▶ [Source records]:
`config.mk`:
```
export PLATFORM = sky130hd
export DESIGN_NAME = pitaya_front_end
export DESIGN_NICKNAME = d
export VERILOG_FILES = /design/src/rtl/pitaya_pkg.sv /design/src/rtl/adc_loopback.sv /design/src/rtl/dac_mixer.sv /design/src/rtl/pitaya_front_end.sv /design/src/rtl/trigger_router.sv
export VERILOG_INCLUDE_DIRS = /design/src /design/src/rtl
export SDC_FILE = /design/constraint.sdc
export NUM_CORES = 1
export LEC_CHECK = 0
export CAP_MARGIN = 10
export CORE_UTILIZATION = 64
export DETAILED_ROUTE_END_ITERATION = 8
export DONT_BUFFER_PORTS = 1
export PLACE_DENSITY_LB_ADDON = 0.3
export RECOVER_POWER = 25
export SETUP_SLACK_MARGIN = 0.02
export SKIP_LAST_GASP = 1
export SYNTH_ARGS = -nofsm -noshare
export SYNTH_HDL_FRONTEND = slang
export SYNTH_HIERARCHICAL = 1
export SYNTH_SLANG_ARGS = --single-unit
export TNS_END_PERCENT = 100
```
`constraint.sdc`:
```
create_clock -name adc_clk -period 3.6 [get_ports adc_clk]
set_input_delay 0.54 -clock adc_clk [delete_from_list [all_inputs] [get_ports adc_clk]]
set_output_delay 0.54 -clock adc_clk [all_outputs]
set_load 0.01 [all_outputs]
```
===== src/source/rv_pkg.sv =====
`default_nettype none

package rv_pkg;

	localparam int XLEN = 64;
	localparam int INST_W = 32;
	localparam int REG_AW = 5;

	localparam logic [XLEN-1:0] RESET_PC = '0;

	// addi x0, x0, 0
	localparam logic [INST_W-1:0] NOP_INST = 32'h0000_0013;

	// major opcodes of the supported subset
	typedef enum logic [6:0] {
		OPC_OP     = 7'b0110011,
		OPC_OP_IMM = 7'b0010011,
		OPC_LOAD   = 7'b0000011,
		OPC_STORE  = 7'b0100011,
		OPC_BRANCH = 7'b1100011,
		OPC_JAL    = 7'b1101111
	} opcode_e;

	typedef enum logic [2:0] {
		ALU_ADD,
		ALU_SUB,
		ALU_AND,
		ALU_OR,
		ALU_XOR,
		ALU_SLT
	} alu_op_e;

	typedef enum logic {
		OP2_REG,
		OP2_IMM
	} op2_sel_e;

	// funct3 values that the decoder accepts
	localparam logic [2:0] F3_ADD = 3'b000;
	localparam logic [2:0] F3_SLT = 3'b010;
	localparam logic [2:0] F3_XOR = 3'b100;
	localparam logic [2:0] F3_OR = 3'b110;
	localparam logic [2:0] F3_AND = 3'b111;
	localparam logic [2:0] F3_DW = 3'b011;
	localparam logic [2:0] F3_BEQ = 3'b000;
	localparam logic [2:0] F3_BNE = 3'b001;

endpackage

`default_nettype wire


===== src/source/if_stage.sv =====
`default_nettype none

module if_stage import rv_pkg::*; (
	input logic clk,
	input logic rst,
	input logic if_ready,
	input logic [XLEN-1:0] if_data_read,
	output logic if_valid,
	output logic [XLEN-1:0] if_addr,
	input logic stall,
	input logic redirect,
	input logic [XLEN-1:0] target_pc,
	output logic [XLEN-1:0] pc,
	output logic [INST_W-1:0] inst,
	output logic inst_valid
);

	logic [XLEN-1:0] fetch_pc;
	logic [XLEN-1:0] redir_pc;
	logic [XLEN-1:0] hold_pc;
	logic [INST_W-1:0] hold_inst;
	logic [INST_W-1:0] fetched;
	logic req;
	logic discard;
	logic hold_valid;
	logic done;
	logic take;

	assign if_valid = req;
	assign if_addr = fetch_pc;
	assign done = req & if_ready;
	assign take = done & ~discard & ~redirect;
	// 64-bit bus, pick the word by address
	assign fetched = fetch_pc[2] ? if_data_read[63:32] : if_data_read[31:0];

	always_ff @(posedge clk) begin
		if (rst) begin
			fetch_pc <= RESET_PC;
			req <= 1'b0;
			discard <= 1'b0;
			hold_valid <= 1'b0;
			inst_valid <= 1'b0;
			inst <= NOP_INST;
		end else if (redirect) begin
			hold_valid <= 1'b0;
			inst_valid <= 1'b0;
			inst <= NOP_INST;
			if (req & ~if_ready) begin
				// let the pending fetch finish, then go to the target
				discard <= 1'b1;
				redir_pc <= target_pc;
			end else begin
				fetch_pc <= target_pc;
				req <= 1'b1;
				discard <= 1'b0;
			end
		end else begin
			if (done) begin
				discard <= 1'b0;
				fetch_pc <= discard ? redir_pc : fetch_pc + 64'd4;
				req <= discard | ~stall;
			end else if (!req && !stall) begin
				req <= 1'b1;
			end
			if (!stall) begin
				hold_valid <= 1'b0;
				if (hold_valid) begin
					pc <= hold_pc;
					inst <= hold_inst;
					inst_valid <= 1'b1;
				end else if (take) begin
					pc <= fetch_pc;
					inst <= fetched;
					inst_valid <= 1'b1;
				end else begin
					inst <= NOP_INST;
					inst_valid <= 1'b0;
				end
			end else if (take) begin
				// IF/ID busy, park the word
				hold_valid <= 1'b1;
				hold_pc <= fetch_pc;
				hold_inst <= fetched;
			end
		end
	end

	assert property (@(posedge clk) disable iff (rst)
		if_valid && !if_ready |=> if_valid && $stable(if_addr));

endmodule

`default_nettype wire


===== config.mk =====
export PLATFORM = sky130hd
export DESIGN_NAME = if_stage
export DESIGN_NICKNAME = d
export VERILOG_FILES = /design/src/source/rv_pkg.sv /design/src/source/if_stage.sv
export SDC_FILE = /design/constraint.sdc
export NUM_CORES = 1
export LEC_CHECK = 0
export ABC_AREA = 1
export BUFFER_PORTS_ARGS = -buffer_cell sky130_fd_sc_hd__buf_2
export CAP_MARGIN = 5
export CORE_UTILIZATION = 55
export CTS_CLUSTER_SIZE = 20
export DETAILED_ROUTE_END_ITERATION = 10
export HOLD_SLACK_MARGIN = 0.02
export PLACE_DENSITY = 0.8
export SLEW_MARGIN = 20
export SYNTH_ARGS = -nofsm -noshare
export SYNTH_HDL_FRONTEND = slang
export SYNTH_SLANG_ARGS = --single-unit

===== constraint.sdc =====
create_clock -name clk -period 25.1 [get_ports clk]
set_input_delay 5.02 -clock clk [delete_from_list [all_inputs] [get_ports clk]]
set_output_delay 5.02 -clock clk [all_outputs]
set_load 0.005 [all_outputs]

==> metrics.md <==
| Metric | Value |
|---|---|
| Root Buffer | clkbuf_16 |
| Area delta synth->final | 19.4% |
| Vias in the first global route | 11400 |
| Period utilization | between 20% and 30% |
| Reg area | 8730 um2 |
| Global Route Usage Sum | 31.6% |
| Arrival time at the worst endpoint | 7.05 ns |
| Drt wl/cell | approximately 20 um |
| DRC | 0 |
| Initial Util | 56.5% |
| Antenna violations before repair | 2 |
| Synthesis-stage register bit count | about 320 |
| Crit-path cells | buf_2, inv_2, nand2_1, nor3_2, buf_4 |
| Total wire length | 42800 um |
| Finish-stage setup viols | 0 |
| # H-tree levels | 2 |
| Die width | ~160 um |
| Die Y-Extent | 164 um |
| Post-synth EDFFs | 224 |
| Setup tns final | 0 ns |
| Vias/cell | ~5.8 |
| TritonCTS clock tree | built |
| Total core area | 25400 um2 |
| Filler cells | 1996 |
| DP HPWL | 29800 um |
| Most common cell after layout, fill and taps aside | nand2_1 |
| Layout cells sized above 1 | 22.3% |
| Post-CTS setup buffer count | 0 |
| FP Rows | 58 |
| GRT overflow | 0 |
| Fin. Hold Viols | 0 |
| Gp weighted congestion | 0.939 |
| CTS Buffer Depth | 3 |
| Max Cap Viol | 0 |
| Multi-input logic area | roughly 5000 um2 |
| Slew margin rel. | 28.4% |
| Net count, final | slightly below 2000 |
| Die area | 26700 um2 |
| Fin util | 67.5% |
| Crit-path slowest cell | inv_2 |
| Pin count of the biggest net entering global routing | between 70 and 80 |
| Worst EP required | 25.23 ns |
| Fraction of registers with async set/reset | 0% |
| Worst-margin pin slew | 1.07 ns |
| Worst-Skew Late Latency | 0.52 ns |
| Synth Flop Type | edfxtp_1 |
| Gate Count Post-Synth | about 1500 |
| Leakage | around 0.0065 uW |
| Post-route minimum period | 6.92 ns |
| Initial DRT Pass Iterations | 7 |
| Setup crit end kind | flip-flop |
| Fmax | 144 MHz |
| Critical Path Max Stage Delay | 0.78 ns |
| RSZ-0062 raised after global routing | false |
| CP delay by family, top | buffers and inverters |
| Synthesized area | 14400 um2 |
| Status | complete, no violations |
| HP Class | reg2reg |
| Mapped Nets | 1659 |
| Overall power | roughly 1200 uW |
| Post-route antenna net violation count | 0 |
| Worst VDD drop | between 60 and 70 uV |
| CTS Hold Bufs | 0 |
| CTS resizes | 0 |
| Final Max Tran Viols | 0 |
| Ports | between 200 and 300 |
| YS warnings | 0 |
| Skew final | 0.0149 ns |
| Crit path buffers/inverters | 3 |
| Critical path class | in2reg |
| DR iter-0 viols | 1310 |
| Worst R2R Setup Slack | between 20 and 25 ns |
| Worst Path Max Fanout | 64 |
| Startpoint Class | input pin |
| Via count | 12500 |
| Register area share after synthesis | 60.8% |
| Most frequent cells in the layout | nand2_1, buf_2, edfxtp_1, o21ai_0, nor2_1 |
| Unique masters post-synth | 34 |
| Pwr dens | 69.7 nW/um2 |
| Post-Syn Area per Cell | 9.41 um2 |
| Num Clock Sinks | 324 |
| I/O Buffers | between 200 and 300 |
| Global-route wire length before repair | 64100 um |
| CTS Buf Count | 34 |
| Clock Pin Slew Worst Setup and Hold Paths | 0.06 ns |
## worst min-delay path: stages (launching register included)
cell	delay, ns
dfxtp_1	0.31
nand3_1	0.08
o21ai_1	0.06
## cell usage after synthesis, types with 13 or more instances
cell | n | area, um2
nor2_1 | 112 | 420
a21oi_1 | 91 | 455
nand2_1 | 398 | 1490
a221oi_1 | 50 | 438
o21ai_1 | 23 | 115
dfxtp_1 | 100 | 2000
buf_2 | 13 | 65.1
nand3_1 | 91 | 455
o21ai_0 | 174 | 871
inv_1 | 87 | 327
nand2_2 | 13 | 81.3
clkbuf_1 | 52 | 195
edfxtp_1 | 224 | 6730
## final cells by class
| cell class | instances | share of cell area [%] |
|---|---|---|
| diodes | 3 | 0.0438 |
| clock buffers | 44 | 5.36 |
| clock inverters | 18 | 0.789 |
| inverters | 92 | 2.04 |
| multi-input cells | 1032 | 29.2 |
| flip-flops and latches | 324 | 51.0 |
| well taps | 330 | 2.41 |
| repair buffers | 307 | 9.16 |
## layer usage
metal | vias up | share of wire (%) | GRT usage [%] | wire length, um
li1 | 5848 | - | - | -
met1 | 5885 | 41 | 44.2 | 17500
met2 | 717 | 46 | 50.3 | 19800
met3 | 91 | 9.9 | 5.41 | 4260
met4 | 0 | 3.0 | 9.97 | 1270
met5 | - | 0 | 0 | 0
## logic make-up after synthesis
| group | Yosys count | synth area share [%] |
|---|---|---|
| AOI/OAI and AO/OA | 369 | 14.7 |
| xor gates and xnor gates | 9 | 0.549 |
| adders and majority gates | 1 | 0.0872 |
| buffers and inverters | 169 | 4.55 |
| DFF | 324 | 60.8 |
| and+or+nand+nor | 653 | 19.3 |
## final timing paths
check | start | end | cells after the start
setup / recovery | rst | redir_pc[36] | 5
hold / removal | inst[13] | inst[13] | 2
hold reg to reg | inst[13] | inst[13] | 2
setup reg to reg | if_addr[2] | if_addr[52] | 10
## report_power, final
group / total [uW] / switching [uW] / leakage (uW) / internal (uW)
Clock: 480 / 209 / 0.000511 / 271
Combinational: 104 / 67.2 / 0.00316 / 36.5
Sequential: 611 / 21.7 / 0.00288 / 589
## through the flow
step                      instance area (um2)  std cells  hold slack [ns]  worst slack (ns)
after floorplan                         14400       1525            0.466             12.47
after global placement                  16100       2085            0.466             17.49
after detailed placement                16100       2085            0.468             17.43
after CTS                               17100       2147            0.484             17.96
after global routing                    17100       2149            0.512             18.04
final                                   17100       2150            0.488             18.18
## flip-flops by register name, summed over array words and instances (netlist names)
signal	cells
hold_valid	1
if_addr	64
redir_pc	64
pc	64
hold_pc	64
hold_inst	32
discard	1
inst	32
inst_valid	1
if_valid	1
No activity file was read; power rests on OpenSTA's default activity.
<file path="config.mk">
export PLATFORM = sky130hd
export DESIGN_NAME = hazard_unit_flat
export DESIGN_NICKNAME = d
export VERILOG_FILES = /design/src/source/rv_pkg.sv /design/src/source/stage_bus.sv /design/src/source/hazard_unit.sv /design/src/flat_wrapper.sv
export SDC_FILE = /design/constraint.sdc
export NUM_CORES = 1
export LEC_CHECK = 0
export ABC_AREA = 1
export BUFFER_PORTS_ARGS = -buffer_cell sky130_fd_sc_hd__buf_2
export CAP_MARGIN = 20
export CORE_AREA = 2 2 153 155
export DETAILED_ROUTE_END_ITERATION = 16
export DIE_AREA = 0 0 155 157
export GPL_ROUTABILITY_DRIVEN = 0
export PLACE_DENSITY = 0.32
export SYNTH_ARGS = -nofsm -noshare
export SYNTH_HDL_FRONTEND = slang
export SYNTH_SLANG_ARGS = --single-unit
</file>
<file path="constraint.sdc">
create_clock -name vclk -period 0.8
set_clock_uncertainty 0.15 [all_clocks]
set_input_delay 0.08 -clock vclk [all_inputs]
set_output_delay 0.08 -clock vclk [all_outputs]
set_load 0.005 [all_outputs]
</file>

▶ [Problem requirements]: If a line in the data above contains "taps", return that line.

▶ [Task response]:
| Most common cell after layout, fill and taps aside | nand2_1 |
| well taps | 330 | 2.41 |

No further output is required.